Goal of the exercise
Each line of the data that includes "inverters" must be copied.

Extracted records
□ □ □ □ □
## src/sv/sfma_pkg.sv

```systemverilog
// shared constants, types and helpers of the sparse fiber merge-add block
package sfma_pkg;

	localparam int FIFO_DEPTH = 32;
	localparam int PTR_W      = $clog2(FIFO_DEPTH);
	localparam int CNT_W      = $clog2(FIFO_DEPTH + 1);
	localparam int MAX_WIDTH  = 16;
	localparam int NUM_W      = $clog2(MAX_WIDTH + 1);
	localparam int IDX_W      = 32;
	localparam int VAL_W      = 32;
	localparam int KIND_W     = 2;
	localparam int CFG_W      = 5;
	localparam int CFG_IDX_W  = 2;

	localparam logic [KIND_W-1:0] KIND_PUSH_A = 2'd0;
	localparam logic [KIND_W-1:0] KIND_PUSH_B = 2'd1;
	localparam logic [KIND_W-1:0] KIND_STEP   = 2'd2;

	localparam logic [CFG_IDX_W-1:0] CFG_MERGE_WIDTH   = 2'd0;
	localparam logic [CFG_IDX_W-1:0] CFG_MAX_ADDS      = 2'd1;
	localparam logic [CFG_IDX_W-1:0] CFG_COMPUTE_VALUES = 2'd2;

	localparam logic [CFG_W-1:0] MERGE_WIDTH_RST = 5'd4;
	localparam logic [CFG_W-1:0] MAX_ADDS_RST    = 5'd3;

	typedef struct packed {
		logic [IDX_W-1:0]        index;
		logic signed [VAL_W-1:0] value;
	} entry_t;

	typedef struct packed {
		logic push;
		logic pop;
		logic rd_en;
		logic clear_last;
	} fifo_ctrl_t;

	typedef struct packed {
		logic [CNT_W-1:0] count;
		logic             last_seen;
		logic             drop;
	} fifo_stat_t;

	typedef struct packed {
		logic                    take_a;
		logic                    take_b;
		logic                    summed;
		logic [IDX_W-1:0]        index;
		logic signed [VAL_W-1:0] value;
	} merge_sel_t;

	function automatic logic [PTR_W-1:0] wrap_inc(input logic [PTR_W-1:0] ptr);
		wrap_inc = (ptr == PTR_W'(FIFO_DEPTH - 1)) ? '0 : ptr + PTR_W'(1);
	endfunction

endpackage

```

## src/sv/sfma_merge_sel.sv

```systemverilog
// head compare and saturating add for one merge beat
module sfma_merge_sel (
	input  logic [sfma_pkg::CNT_W-1:0] count_a,
	input  logic [sfma_pkg::CNT_W-1:0] count_b,
	input  sfma_pkg::entry_t           head_a,
	input  sfma_pkg::entry_t           head_b,
	output sfma_pkg::merge_sel_t       sel
);

	logic signed [sfma_pkg::VAL_W:0]   wide;
	logic signed [sfma_pkg::VAL_W-1:0] sat;

	assign wide = {head_a.value[sfma_pkg::VAL_W-1], head_a.value} +
		{head_b.value[sfma_pkg::VAL_W-1], head_b.value};

	always_comb begin
		if (wide[sfma_pkg::VAL_W] != wide[sfma_pkg::VAL_W-1]) begin
			sat = wide[sfma_pkg::VAL_W] ? {1'b1, {(sfma_pkg::VAL_W - 1){1'b0}}} :
				{1'b0, {(sfma_pkg::VAL_W - 1){1'b1}}};
		end else begin
			sat = wide[sfma_pkg::VAL_W-1:0];
		end
	end

	always_comb begin
		sel.take_a = 1'b0;
		sel.take_b = 1'b0;
		sel.summed = 1'b0;
		// an empty side drains the other
		if (count_a == '0) begin
			sel.take_b = 1'b1;
		end else if (count_b == '0) begin
			sel.take_a = 1'b1;
		end else if (head_a.index < head_b.index) begin
			sel.take_a = 1'b1;
		end else if (head_a.index > head_b.index) begin
			sel.take_b = 1'b1;
		end else begin
			sel.take_a = 1'b1;
			sel.take_b = 1'b1;
			sel.summed = 1'b1;
		end
		sel.index = sel.take_a ? head_a.index : head_b.index;
		if (sel.summed) begin
			sel.value = sat;
		end else begin
			sel.value = sel.take_a ? head_a.value : head_b.value;
		end
	end

endmodule

```

## config.mk

```make
export PLATFORM = sky130hd
export DESIGN_NAME = sfma_merge_sel
export DESIGN_NICKNAME = d
export VERILOG_FILES = /design/src/sv/sfma_pkg.sv /design/src/sv/sfma_merge_sel.sv
export SDC_FILE = /design/constraint.sdc
export NUM_CORES = 1
export LEC_CHECK = 0
export ABC_AREA = 1
export BUFFER_PORTS_ARGS = -buffer_cell sky130_fd_sc_hd__buf_4
export CORE_MARGIN = 3
export CORE_UTILIZATION = 40
export DETAILED_ROUTE_END_ITERATION = 6
export PLACE_DENSITY = 0.81
export SLEW_MARGIN = 20
export SYNTH_ARGS = -nofsm -noshare
export SYNTH_HDL_FRONTEND = slang
export SYNTH_SLANG_ARGS = --single-unit
```

## constraint.sdc

```tcl
create_clock -name vclk -period 4.4
set_input_delay 1.32 -clock vclk [all_inputs]
set_output_delay 1.32 -clock vclk [all_outputs]
set_load 0.005 [all_outputs]
```

==> impl_metrics.py, run 1 <==
metrics = {
    "run_status": {
        "status": "finished with violations",
        "failed_checks": "DRC, setup timing",
    },
    "timing": {
        "setup_viol": 67,
        "fmax_mhz": 187,
        "fin_tns_setup_ns": -46.67,
        "period_needed_ns": 5.34,
        "hold_viol_final": 0,
        "rsz0062_at_grt": "true",
        "setup_ws_ns": -0.936,
        "slew_viol_final": 0,
        "max-slew-margin-rel_pct": 69.1,
        "tightest_slew_ns": 0.462,
        "fin_crit_sh_pct": 121,
    },
    "floorplan": {
        "die-width_um": 112,
        "core-area_um2": 10600,
        "rows": 37,
        "fp.dieArea_um2": 12500,
        "io_pins": 207,
        "dieHeight_um": 112,
        "initial_core_util_pct": 42.1,
    },
    "cells_and_area": {
        "multi_input_area_um2": 5240,
        "layout.cells.non_filler": 1385,
        "drive_gt1_share_pct": 54.0,
        "final_cell_mix": "buf_4 (312), nand2_1 (279), nand2_2 (87)",
        "layout.nets": 1456,
        "nClkBuffers": 0,
        "seq_cells": 0,
        "diodes": 0,
        "n_fill_cell": 404,
        "final_common_cell": "buf_4",
        "area_delta_synth_final_pct": 113,
        "regArea_um2": 0,
    },
    "placement": {
        "place_inst": 1347,
        "port_buffers": 207,
        "routabilityCongestion": 0.958,
        "hpwl_um": 15800,
    },
    "job": {
        "drv_cap": 0,
    },
    "grt": {
        "gr-total-overflow": 0,
        "grt_usage_pct": 34.1,
        "grt_pass1_wl_um": 36000,
        "grt_max_degree": 24,
        "grt_pass1_vias": 7427,
        "grt_antenna_before_repair": 1,
    },
    "power_and_ir_drop": {
        "p_per_area_nw_per_um2": 189,
        "peakVddDrop_mv": 0.115,
        "p_total_mw": 1.79,
        "cellLeakagePower_nw": 5.00,
    },
    "route": {
        "num_vias": 8797,
        "drt_pass1_iterations": 7,
        "ant_nets": 0,
        "drt-total-wl_um": 32800,
        "routed_via_density": 6.35,
        "drt_iter0_markers": 1691,
        "drcViolationCount": 17,
        "wl_per_cell_um": 23.7,
    },
    "setup_path": {
        "crit_fanout": 7,
        "critPathCaptureType": "output pin",
        "startpoint_type": "input pin",
        "crit_type": "in2out",
        "arrival_ns": 4.02,
        "cp_data_required_time_ns": 3.08,
    },
    "yosys": {
        "netlist_area_um2": 4460,
        "seq_area_frac_synth_pct": 0,
        "synth.distinct_cells": 32,
        "synth_cells": 876,
        "syn-num-nets": 1081,
        "yosysTopAreaCellShare_pct": 32.6,
        "yosysTopAreaCell": "nand2_1",
        "syn_area_per_cell_um2": 5.10,
        "ys_top_cells_by_area": "nand2_1 (33%), ha_1 (18%), inv_1 (9.2%)",
        "yosysWarnings": 0,
    },
    "hold_path": {
        "hold_class": "in2out",
        "holdPathEnd": "sel[60]",
        "hold_depth": 4,
        "min-delay-start": "head_a[60]",
    },
}
-- per-layer routing --
metal | track usage (%) | routed length [µm] | up-vias
li1 | - | - | 3557
met1 | 39.6 | 10700 | 3879
met2 | 61.2 | 13900 | 971
met3 | 5.43 | 4740 | 388
met4 | 15.0 | 3480 | 2
met5 | 0 | 12 | -
-- cells in the mapped netlist --
cell and instances:
inv_1 109, and2_1 2, nor3_1 6, nor2_1 55
nand2_1 388, xor2_1 13, o211ai_1 20, a21o_1 3
nand3_1 45, buf_4 1, buf_2 11, nor2_2 1
inv_2 2, a21oi_1 49, nand3_2 1, buf_6 9
o21ai_1 23, nand2b_1 1, nor3_2 1, fa_1 1
or2_1 2, o21bai_1 9, nand2_2 5, nand3b_1 8
ha_1 64, xnor2_1 7, clkbuf_1 6, o21a_1 4
nand2_4 1, nand4_1 7, nor4_1 2, o21ai_0 20
-- cells by family (layout without fill, tap and decap cells) --
family	count (synthesis)	count (layout)	share of synthesized area, %
adder cells (fa/ha/maj)	65	65	18.4
XOR/XNOR	20	20	3.92
AO/OA/AOI/OAI	128	128	16.4
buffers and inverters	138	511	13.5
AND/OR/NAND/NOR	525	525	47.8
-- power by group --
group | internal [mW] | leakage (nW) | switching, mW
clock | 0 | 0 | 0
combinational | 0.871 | 5.00 | 0.924
sequential | 0 | 0 | 0
-- metrics by stage --
stage / setup slack [ns] / hold WS (ns) / area [µm²] / util, %
floorplan: 0.00470 / 2.74 / 4460 / -
global placement: -0.377 / 2.94 / 7240 / 68.3
detailed placement: -0.416 / 2.93 / 7240 / 68.3
CTS: -0.317 / 2.91 / 8440 / 79.6
global route: -0.888 / 2.94 / 9500 / 89.6
finish: -0.936 / 2.93 / 9500 / 89.6
-- final cells by class --
cell class,count,area share (%)
multi-input cells,738,55.1
repair buffers,400,38.2
inverters,111,4.83
well taps,136,1.79
-- worst max-delay path, stage by stage --
cell and delay [ns]:
buf_8 0.10, ha_4 0.26, inv_2 0.03, o21bai_1 0.19, nand2_1 0.11, nand2_1 0.10
nand2_1 0.11, nand2_2 0.10, nand2_1 0.07, nand2_1 0.11, nand2_1 0.08, nand2_2 0.16
nand3_2 0.21, nand2_4 0.20, clkinv_8 0.12, buf_12 0.15, buf_16 0.14, o21ai_4 0.29
buf_6 0.15
-- timing repair --
item / in CTS / in global routing
setup buffers: 21 / 9
setup endpoints to repair: 66 / 67
resized for setup: 204 / 238
cloned: 11 / 3
hold buffers: 0 / 0
pin swaps: 54 / 54
-- how the worst max path moves through the flow --
stage               slack, ns  endpoint        from  cells after the start
global route            -0.89   sel[35]  head_b[33]                     20
floorplan               0.005    sel[5]   head_a[0]                     20
global placement        -0.38   sel[19]  head_b[19]                     15
finish                  -0.94   sel[35]  head_a[33]                     19
detailed placement      -0.42   sel[19]   head_a[0]                     19
CTS                     -0.32   sel[14]   head_b[0]                     22
No activity file was read; power rests on OpenSTA's default activity.
==> run 2, diff against run 1 <==
- PLACE_DENSITY: 0.81 -> 0.78
- clock period: 4.4 -> 5.16 ns (I/O delays scaled with it)
==> run 2 against run 1 <==
  * Cell count shrank 9.8%
  * The run ends with setup timing left
  * Count of clock-buffer cells in the layout unchanged
  * Combinational power down 45%
  * Via count fell by 26%
  * Critical path depth grew 3
  * Sequential share of layout area did not move
  * Highest routed layer is now met4
==> impl_metrics.py, run 2 (synthesis results as in run 1) <==
metrics = {
    "timing": {
        "period_needed_ns": 5.16,
        "fmax_mhz": 194,
        "tightest_slew_ns": 0.377,
        "slew_viol_final": 0,
        "rsz0062_at_grt": "true",
        "setup_viol": 2,
        "hold_slack_ns": 3.39,
        "hold_viol_final": 0,
        "setup_ws_ns": -0.00439,
        "fin_crit_sh_pct": 100,
        "max-slew-margin-rel_pct": 74.6,
    },
    "cells_and_area": {
        "regArea_um2": 0,
        "n_fill_cell": 975,
        "seq_cells": 0,
        "drive_gt1_share_pct": 35.8,
        "area_delta_synth_final_pct": 60.5,
        "final_common_cell": "nand2_1",
        "diodes": 0,
        "layout.nets": 1320,
        "multi_input_area_um2": 4400,
        "final_cell_mix": "nand2_1 (339), buf_4 (241), inv_1 (107)",
        "nClkBuffers": 0,
    },
    "setup_path": {
        "slowest_stage": "fa_2",
        "critPathTopFamily": "simple AND/OR/NAND/NOR gates",
        "crit_type": "in2out",
        "startpoint_type": "input pin",
        "crit_top_cell": "nand2_2",
        "critPathCaptureType": "output pin",
        "slowest_delay_ns": 0.37,
        "crit_start": "head_b[0]",
        "cp_cell_sequence": "buf_8 > ha_4 > inv_2 > fa_2 > inv_2 > nand2_2 > nand2_2 > nand3_2 > nand2_2 > nand2_2 > nand2_2 > nand2_2 > nand2_1 > nand2_1 > nand2_2 > nand2_8 > buf_12 > nand2_2 > nand2_2 > nand2_2 > nand2_2 > buf_4",
        "path_depth": 22,
        "crit_fanout": 8,
        "arrival_ns": 3.62,
        "cp_data_required_time_ns": 3.61,
        "path_buf_inv": 5,
    },
    "floorplan": {
        "fp.dieArea_um2": 12500,
        "dieHeight_um": 112,
        "rows": 37,
        "core-area_um2": 10600,
        "initial_core_util_pct": 42.1,
        "die-width_um": 112,
        "io_pins": 207,
    },
    "grt": {
        "grt_max_degree": 40,
        "grt_usage_pct": 25.9,
        "gr-total-overflow": 0,
        "grt_antenna_before_repair": 0,
        "grt_pass1_wl_um": 27700,
        "use_met2_pct": 47.0,
        "grt_pass1_vias": 5923,
        "gr-max-usage-layer": "met2",
        "grt_util_met1_pct": 33.4,
        "grtUsageMet3_pct": 2.45,
    },
    "power_and_ir_drop": {
        "cellLeakagePower_nw": 4.01,
        "peakVddDrop_mv": 0.0756,
        "p_per_area_nw_per_um2": 137,
    },
    "route": {
        "drt_iter0_markers": 473,
        "drt_pass1_iterations": 5,
        "routed_via_density": 5.20,
        "wl_per_cell_um": 14.9,
        "ant_nets": 0,
        "num_vias": 6489,
        "drcViolationCount": 0,
        "drt-total-wl_um": 18600,
    },
    "placement": {
        "dp_slack_ns": -0.122,
        "hpwl_um": 14600,
        "routabilityCongestion": 1.02,
        "port_buffers": 207,
    },
    "hold_path": {
        "hold_class": "in2out",
        "hold_depth": 4,
        "min-delay-start": "head_a[61]",
        "holdPathEnd": "sel[61]",
    },
    "job": {
        "drv_cap": 0,
    },
    "run_status": {
        "failed_checks": "setup timing",
        "status": "finished with violations",
    },
}
run 2: tightest hold or removal path, cell delays in order:
cell     delay, ns
buf_4         0.09
nand2_1       0.04
o21ai_1       0.06
buf_4         0.11
run 2: worst max path at each step:
stage,to,slack (ns)
floorplan,sel[5],0.31
global placement,sel[21],-0.05
detailed placement,sel[21],-0.12
CTS,sel[18],0.0003
global route,sel[13],-0.10
finish,sel[18],-0.004
run 2: timing repair:
action	in CTS	in global routing
resized for setup	8	153
gates cloned	0	5
pin swaps	2	25
hold buffers	0	0
endpoints found under the setup margin	31	64
setup buffers	1	3
run 2: cell type report:
class              count  share of cell area, %
multi-input cells    738                   61.5
inverters            111                   5.82
repair buffers       264                   30.3
well taps            136                   2.38
run 2: metrics by stage:
stage	util (%)	instance area, µm²	setup TNS, ns	cells	total power [mW]
3_5_place_dp	60.7	6440	-2.90	1240	0.823
4_1_cts	61.0	6470	0	1241	0.834
5_1_grt	67.6	7160	-2.71	1249	1.08
3_3_place_gp	60.7	6440	-0.704	1240	0.816
2_1_floorplan	-	4460	0	876	0.458
6_report	67.6	7160	-0.00618	1249	0.982
run 2: power by group:
| part | switching (mW) | total (mW) | internal (mW) |
|---|---|---|---|
| sequential | 0 | 0 | 0 |
| combinational | 0.506 | 0.982 | 0.476 |
| clock | 0 | 0 | 0 |
run 2: per-layer routing:
metal,vias up,routed length (µm)
li1,3282,-
met1,2926,7840
met2,251,9130
met3,30,1200
met4,0,386
met5,-,0
==> run 3, diff against run 2 <==
--- a/config.mk
+++ b/config.mk
@@ -9,7 +9,7 @@
 export BUFFER_PORTS_ARGS = -buffer_cell sky130_fd_sc_hd__buf_4
 export CORE_MARGIN = 3
-export CORE_UTILIZATION = 40
+export CORE_UTILIZATION = 30
 export DETAILED_ROUTE_END_ITERATION = 6
-export PLACE_DENSITY = 0.78
+export PLACE_DENSITY = 0.64
 export SLEW_MARGIN = 20
 export SYNTH_ARGS = -nofsm -noshare
==> constraint.sdc (replaced) <==
create_clock -name vclk -period 5.16
set_input_delay 0.516 -clock vclk [all_inputs]
set_output_delay 0.516 -clock vclk [all_outputs]
set_load 0.005 [all_outputs]
==> run 3 against run 2 <==
  * The run now ends clean
  * Worst setup slack better by 1.2 ns
  * Wire length decreased by 9.6%
  * Critical path depth shrank 5
  * First-iteration DRC count decreased by 48%
  * Largest cell class unchanged
  * Sequential cell count did not move
  * Highest routed layer unchanged
  * Non-clock buffer count is 54 lower
  * Combinational power down 24%
==> impl_metrics.py, run 3 (synthesis results as in run 1) <==
metrics = {
    "run_status": {
        "status": "complete, no violations",
    },
    "cells_and_area": {
        "multi_input_area_um2": 3860,
        "n_fill_cell": 1631,
        "layout.nets": 1266,
        "area_delta_synth_final_pct": 36.2,
        "seq_cells": 0,
        "nClkBuffers": 0,
        "layout.cells.non_filler": 1239,
        "diodes": 0,
        "regArea_um2": 0,
        "final_cell_mix": "nand2_1 (388), buf_4 (210), inv_1 (109)",
        "final_common_cell": "nand2_1",
        "drive_gt1_share_pct": 20.9,
    },
    "timing": {
        "rsz0062_at_grt": "false",
        "fmax_mhz": 251,
        "max-slew-margin-rel_pct": 39.3,
        "tightest_slew_ns": 0.908,
        "period_needed_ns": 3.99,
        "slew_viol_final": 0,
        "fin_tns_setup_ns": 0,
        "hold_viol_final": 0,
        "fin_crit_sh_pct": 77.3,
        "setup_viol": 0,
        "setup_ws_ns": 1.17,
    },
    "placement": {
        "place_inst": 1239,
        "port_buffers": 207,
        "routabilityCongestion": 0.932,
        "hpwl_um": 14400,
        "dp_slack_ns": 1.15,
    },
    "setup_path": {
        "cp_data_required_time_ns": 4.64,
        "arrival_ns": 3.47,
        "crit_fanout": 33,
        "startpoint_type": "input pin",
        "crit_type": "in2out",
        "critPathCaptureType": "output pin",
    },
    "clock_tree": {
        "post_cts.repair.setup_buffers": 0,
        "cts_resized": 0,
        "hold_buffers": 0,
    },
    "route": {
        "drt_iter0_markers": 244,
        "wl_per_cell_um": 13.5,
        "drcViolationCount": 0,
        "num_vias": 5942,
        "routed_via_density": 4.80,
        "ant_nets": 0,
        "drt_pass1_iterations": 5,
        "drt-total-wl_um": 16800,
    },
    "grt": {
        "grt_antenna_before_repair": 0,
        "grt_max_degree": 47,
        "grt_pass1_vias": 5748,
        "gr-total-overflow": 0,
        "grt_pass1_wl_um": 27400,
        "grt_usage_pct": 19.7,
    },
    "floorplan": {
        "core-area_um2": 14200,
        "die-width_um": 128,
        "initial_core_util_pct": 31.4,
        "rows": 43,
        "io_pins": 207,
        "fp.dieArea_um2": 16400,
        "dieHeight_um": 128,
    },
    "hold_path": {
        "hold_class": "in2out",
    },
    "power_and_ir_drop": {
        "peakVddDrop_mv": 0.0480,
        "p_per_area_nw_per_um2": 124,
        "cellLeakagePower_nw": 3.63,
        "p_total_mw": 0.751,
    },
    "job": {
        "drv_cap": 0,
    },
}
==> run 3: cell types whose count changed in the layout (fill, tap and decap cells not counted), sizes merged <==
cell	previous run	this run
buf	261	210
clkbuf	3	0
==> run 3: final timing paths <==
kind | cells past startpoint | start | slack [ns] | end
setup / recovery | 17 | head_b[47] | 1.17 | sel[15]
hold / removal | 4 | head_a[42] | 1.33 | sel[42]
==> run 3: critical path: stages <==
cell and delay [ns]:
buf_4 0.08, inv_1 0.04, ha_1 0.28, nand2_1 0.06, inv_1 0.05, nand3_1 0.09, nor3_2 0.16, inv_1 0.06
nor2_1 0.15, nand2_1 0.07, nor2_1 0.12, buf_4 0.26, nand3_1 0.49, inv_2 0.67, nand2_1 0.14, nand3_1 0.10
buf_4 0.11
==> run 3: cell type report <==
cell class / instances / area share [%]
timing repair buffer: 210 / 25.9
tap: 180 / 3.70
multi-input combinational: 738 / 63.5
inverter: 111 / 6.85
==> run 3: power breakdown <==
group | internal, mW | switching, mW | total (mW)
clock | 0 | 0 | 0
sequential | 0 | 0 | 0
combinational | 0.338 | 0.414 | 0.751
==> run 3: per-stage QoR <==
| stage | area [µm²] | hold WS (ns) | util [%] |
|---|---|---|---|
| after global routing | 6080 | 1.35 | 42.8 |
| after CTS | 6080 | 1.33 | 42.8 |
| final | 6080 | 1.33 | 42.8 |
| after detailed placement | 6080 | 1.33 | 42.8 |
| after floorplan | 4460 | 1.13 | - |
| after global placement | 6080 | 1.33 | 42.8 |
==> run 3: routing by layer <==
layer / routed length (µm) / global-route usage, %
met1: 7700 / 25.9
met2: 7930 / 36.3
met3: 1020 / 1.38
met4: 121 / 1.75
met5: 0 / 0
□ □ □ □ □
Expected output
buffers and inverters	138	511	13.5
inverters,111,4.83
inverters            111                   5.82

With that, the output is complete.